Aquilo a que chamamos identidade nacional é, no fundo, a memória histórica que os países constroem de si. Assim sendo, a narrativa histórica é uma questão política e talvez seja a questão política mais importante da vida cívica nacional. A História, a narrativa histórica, não é um só um espaço de saber, mas um espaço de poder. A batalha da produção histórica nacional nunca foi neutra, ou natural, ou objetiva. Nunca foi domínio exclusivo de cientistas políticos, mas uma batalha política que se renova constantemente. Numa elegante formulação, Faulkner escreveu que “O passado não existe. O passado não é sequer passado.” Quem já viveu o suficiente reconhece imediatamente a beleza e a profundidade destas palavras — o passado é o terreno das batalhas políticas do presente. E quando falamos de futuro, quando nos referimos ao tempo que virá, estamos apenas a fazer uma projeção para a frente do tempo que passou.
As divergências sobre o passado são mais profundas e divisivas do que as discordâncias quanto às políticas atuais. A História é um violento campo de batalha feito de relatos que interessam à construção da memória coletiva e de silêncios sobre o que é incomodo recordar. Num belo ensaio historiográfico, Michel-Rolph Trouillot lembra-nos que, para a história ocidental, a época das revoluções do final do século dezoito, foi composta pela revolução francesa e pela revolução independentista norte-americana. Foi assim que aprendemos na escola — nada mais existia. E, no entanto, no mesmo período (1791), ocorreu a revolução haitiana que foi a primeira revolução de escravos da história a ter sucesso. Uma revolução de negros que, para o mundo ocidental esta revolução, nunca foi digna de menção na história universal. Portanto, cuidado, muito cuidado — se o passado é um país estrangeiro, como alguns gostam de dizer, nele se travam as batalhas mais violentas sobre o dito e o não-dito. Sobre o relato e sobre o silêncio histórico.
Esta introdução serve-me para expor e defender a reflexão que proponho — a vida política brasileira está dividida pela História. Aquilo a que a mídia chamam de grande polarização só pode encontrar explicação na intensa discordância social sobre o papel histórico do golpe militar de 1964 (e de outros temas, certamente, mas este em particular). Agora, sessenta anos depois, a polícia relata o planejamento de um outro golpe de estado contra o Estado democrático. Um golpe de força. A polícia dá também conta de pormenores macabros, como o projeto para assassinar dirigentes políticos — e a sociedade brasileira não mostra sinais de indignação. Uma parte dela desvaloriza. Uma parte dela menoriza. Uma parte dela recorre a desculpas inacreditáveis — foi só planejamento, não foi execução, logo não há crime. Uma parte dela pede mesmo silêncio sobre o caso já que o alarme nada mais faz do que servir à esquerda, aos comunistas, aos usurpadores do poder, àqueles que põem em causa as tradições brasileiras, nomeadamente a cultura de violência e desigualdades sociais.
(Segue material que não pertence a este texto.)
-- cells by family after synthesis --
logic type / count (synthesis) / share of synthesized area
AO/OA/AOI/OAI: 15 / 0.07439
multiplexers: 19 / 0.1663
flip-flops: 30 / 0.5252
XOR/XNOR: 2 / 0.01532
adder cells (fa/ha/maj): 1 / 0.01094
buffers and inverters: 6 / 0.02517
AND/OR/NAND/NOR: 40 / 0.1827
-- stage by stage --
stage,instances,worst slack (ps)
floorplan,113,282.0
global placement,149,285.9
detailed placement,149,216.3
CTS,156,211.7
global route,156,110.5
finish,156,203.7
Impressionante. Realmente impressionante. Nunca pensei que, em face do que foi exposto, a direita política decente não condenasse imediatamente, com palavras duras, o que aconteceu. Infelizmente, não foi isso que se passou. Assim sendo, esta história recente só vem confirmar como o consenso democrático está longe de estar consolidado no Brasil. Pela minha parte, nunca fui entusiasta da punição penal para resolver dramas históricos e sempre admirei a forma como a África do Sul ultrapassou o trauma do apartheid — verdade e reconciliação. O Brasil não fez nem uma, coisa nem outra — nem puniu, nem exigiu saber a verdade. O Brasil abdicou de conhecer a sua própria história. E, no entanto, quando desconhecido, o passado sempre regressa. E quando regressa, vem a galope.